[Start of section]

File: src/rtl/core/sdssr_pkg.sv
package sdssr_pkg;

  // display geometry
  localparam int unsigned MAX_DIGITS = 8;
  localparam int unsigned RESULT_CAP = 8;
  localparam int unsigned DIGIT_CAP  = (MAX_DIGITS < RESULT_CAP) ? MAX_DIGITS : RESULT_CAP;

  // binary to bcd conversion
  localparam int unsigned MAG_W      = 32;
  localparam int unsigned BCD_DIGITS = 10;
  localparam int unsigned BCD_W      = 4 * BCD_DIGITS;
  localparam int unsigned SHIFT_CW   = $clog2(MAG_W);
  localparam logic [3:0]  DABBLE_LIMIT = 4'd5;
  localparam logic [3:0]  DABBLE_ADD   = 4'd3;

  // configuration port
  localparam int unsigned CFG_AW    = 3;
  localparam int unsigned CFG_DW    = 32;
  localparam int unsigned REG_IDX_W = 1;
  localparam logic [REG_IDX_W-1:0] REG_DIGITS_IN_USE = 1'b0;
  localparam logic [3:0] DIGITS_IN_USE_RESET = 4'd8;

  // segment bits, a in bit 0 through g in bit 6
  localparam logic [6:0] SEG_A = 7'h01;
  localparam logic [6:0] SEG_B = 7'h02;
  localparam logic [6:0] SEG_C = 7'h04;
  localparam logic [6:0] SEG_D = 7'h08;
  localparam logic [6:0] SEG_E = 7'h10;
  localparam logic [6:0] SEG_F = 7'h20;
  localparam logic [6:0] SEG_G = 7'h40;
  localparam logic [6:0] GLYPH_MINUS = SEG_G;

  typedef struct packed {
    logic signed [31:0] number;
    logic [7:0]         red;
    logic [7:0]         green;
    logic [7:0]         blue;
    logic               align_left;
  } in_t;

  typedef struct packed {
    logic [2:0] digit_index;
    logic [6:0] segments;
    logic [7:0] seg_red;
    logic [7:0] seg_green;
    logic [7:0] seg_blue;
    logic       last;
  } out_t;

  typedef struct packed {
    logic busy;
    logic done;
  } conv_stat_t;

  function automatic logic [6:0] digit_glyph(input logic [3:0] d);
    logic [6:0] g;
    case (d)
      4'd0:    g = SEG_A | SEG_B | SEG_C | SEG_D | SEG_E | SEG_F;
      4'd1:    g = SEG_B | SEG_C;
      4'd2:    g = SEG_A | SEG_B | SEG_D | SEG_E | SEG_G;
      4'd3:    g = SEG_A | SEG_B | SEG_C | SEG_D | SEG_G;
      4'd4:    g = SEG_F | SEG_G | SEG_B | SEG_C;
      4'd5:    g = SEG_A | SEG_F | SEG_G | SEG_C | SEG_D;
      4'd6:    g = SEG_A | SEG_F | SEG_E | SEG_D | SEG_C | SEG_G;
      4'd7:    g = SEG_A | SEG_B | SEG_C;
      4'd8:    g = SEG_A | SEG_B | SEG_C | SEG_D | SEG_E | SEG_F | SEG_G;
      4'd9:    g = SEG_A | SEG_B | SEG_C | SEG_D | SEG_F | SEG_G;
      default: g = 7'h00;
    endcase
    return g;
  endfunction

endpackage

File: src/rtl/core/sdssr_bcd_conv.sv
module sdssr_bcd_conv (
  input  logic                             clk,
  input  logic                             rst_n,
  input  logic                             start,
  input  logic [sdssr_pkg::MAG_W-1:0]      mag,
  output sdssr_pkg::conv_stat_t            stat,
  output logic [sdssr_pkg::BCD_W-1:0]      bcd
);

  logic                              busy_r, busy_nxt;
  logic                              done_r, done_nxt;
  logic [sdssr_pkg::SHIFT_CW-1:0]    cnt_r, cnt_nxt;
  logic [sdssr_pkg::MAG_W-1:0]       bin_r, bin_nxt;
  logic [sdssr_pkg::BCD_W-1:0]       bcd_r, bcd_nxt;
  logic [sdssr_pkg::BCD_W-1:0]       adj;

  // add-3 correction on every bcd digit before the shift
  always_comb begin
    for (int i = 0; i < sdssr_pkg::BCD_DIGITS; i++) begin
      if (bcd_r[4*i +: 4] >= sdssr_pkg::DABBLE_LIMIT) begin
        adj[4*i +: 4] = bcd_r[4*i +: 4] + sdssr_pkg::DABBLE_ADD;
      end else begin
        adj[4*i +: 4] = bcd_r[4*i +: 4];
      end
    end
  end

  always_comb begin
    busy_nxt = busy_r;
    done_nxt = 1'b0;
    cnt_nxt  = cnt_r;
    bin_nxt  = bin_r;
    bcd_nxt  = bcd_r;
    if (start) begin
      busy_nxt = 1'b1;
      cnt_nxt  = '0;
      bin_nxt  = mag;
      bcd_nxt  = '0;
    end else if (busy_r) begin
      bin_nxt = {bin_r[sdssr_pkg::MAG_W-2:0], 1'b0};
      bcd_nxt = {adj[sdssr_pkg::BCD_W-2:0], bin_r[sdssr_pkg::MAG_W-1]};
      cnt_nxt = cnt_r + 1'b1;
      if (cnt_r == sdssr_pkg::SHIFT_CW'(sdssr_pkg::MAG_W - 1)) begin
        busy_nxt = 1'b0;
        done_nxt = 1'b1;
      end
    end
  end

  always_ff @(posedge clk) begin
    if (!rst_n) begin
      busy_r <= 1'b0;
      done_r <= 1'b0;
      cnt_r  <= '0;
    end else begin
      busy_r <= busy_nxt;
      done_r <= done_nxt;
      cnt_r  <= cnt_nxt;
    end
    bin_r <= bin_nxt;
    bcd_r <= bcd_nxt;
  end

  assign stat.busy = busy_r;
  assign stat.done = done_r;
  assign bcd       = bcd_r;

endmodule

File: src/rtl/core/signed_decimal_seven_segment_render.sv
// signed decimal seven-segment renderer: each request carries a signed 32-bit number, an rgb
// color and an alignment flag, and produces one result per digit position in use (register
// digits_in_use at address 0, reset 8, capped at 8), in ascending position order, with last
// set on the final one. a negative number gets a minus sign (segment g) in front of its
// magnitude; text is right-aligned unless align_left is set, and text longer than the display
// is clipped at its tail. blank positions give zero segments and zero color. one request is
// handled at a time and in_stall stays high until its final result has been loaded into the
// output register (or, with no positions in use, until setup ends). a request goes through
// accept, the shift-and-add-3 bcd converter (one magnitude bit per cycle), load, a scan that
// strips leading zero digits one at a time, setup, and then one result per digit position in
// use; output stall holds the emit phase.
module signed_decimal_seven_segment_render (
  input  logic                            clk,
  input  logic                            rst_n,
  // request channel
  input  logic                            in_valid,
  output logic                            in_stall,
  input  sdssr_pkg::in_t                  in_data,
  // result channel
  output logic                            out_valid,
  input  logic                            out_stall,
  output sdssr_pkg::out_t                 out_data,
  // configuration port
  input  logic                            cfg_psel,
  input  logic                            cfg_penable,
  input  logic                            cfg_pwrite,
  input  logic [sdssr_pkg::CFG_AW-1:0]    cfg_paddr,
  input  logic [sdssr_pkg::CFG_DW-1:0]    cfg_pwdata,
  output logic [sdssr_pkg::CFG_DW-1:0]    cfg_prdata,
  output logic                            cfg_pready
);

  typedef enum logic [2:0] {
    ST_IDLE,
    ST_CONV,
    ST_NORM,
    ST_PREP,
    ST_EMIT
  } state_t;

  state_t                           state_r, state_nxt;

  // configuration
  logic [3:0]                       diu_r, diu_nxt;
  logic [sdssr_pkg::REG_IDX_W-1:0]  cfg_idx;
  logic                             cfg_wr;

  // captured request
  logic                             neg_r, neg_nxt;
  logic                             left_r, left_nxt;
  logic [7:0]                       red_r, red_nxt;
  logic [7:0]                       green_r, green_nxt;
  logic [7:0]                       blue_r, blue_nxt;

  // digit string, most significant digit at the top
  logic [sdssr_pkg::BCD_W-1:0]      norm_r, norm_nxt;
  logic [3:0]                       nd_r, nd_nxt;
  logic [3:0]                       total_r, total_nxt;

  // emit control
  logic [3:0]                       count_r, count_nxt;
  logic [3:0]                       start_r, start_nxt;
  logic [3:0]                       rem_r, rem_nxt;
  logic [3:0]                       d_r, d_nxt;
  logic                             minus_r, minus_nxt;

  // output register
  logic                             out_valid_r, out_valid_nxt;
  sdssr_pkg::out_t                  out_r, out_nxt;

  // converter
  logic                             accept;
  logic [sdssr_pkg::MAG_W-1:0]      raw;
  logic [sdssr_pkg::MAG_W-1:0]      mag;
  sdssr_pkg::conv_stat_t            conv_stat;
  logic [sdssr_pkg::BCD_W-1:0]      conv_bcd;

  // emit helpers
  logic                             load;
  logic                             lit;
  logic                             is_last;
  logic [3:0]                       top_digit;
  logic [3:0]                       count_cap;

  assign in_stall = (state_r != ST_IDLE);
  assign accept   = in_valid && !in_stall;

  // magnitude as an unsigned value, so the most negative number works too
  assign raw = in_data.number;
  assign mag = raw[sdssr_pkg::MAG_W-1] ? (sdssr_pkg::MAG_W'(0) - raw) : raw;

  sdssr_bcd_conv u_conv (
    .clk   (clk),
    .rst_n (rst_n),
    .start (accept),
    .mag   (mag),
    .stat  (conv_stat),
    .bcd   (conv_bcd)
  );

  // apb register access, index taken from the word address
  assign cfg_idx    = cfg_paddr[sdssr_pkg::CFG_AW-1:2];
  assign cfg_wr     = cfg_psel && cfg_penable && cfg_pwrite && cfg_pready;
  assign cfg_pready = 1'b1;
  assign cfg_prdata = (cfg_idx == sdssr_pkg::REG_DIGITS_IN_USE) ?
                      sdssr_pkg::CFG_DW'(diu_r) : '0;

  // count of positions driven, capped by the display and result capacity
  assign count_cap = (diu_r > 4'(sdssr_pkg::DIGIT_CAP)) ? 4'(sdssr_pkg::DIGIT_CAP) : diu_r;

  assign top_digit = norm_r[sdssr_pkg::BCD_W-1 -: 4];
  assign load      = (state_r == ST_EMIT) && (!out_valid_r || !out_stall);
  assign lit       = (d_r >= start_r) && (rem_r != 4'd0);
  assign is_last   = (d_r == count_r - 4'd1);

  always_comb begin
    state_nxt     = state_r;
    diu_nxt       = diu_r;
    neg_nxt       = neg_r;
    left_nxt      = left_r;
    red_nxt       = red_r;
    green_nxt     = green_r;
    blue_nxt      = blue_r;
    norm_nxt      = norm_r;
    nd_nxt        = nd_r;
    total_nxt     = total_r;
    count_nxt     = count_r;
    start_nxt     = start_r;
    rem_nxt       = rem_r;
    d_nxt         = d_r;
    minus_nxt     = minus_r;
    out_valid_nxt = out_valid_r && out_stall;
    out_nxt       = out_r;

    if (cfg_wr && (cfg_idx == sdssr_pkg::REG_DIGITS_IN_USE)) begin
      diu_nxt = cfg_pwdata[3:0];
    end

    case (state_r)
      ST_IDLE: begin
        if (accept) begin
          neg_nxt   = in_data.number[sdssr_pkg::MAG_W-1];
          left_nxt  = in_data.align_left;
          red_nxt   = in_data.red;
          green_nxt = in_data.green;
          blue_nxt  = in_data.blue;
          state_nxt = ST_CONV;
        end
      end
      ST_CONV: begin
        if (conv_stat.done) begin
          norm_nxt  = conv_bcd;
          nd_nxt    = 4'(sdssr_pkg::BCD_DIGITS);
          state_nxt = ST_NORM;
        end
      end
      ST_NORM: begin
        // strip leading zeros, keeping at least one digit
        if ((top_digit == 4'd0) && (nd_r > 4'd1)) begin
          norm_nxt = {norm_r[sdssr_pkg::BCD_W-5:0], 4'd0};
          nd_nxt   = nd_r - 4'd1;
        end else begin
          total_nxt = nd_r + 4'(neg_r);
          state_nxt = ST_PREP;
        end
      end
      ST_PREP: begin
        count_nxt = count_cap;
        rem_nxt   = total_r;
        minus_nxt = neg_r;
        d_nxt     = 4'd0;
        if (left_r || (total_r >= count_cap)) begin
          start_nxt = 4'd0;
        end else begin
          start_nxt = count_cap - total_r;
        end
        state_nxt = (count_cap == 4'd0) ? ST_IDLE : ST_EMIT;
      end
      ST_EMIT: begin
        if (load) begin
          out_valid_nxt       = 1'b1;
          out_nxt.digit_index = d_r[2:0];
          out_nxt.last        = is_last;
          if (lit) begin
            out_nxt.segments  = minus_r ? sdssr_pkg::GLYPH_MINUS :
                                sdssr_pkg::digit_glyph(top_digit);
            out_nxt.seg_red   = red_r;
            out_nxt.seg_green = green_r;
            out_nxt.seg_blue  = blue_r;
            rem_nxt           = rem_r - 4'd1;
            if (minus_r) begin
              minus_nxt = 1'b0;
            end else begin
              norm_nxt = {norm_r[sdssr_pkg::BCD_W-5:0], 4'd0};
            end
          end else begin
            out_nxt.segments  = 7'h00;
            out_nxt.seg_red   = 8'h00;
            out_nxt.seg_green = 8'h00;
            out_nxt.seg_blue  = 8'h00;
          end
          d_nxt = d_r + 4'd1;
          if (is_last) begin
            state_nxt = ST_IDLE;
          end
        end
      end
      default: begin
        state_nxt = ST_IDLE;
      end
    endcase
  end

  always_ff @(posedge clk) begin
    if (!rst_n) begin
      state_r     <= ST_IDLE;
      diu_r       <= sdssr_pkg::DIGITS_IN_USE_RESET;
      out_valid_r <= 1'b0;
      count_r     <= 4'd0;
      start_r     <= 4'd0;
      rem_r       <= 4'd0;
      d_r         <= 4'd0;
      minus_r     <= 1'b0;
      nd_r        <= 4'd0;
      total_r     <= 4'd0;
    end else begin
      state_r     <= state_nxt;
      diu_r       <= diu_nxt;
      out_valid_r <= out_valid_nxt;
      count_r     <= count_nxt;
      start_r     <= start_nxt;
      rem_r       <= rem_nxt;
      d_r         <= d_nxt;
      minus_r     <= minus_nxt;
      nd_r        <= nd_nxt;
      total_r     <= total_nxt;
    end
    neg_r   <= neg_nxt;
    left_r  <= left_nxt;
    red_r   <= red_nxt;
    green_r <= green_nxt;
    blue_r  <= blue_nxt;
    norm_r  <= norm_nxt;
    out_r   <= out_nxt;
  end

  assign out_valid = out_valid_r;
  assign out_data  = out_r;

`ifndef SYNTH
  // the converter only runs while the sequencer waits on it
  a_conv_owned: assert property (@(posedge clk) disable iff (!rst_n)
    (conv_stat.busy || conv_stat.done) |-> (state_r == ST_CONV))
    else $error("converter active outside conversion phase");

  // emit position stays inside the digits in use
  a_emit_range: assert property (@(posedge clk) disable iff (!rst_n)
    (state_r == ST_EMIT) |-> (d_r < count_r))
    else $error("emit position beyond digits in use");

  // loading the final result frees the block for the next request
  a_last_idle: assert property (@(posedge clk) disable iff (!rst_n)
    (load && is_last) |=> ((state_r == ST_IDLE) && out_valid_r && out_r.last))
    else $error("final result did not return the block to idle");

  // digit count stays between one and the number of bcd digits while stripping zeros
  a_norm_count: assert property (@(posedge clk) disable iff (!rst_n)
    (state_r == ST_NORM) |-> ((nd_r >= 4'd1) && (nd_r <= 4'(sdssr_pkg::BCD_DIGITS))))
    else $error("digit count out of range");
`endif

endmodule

[End of section]

» WHAT TO PRODUCE: The answer should consist of all lines from the records above that hold the word "register".

» EXPECTED ANSWER:
// color and an alignment flag, and produces one result per digit position in use (register
// output register (or, with no positions in use, until setup ends). a request goes through
  // output register
  // apb register access, index taken from the word address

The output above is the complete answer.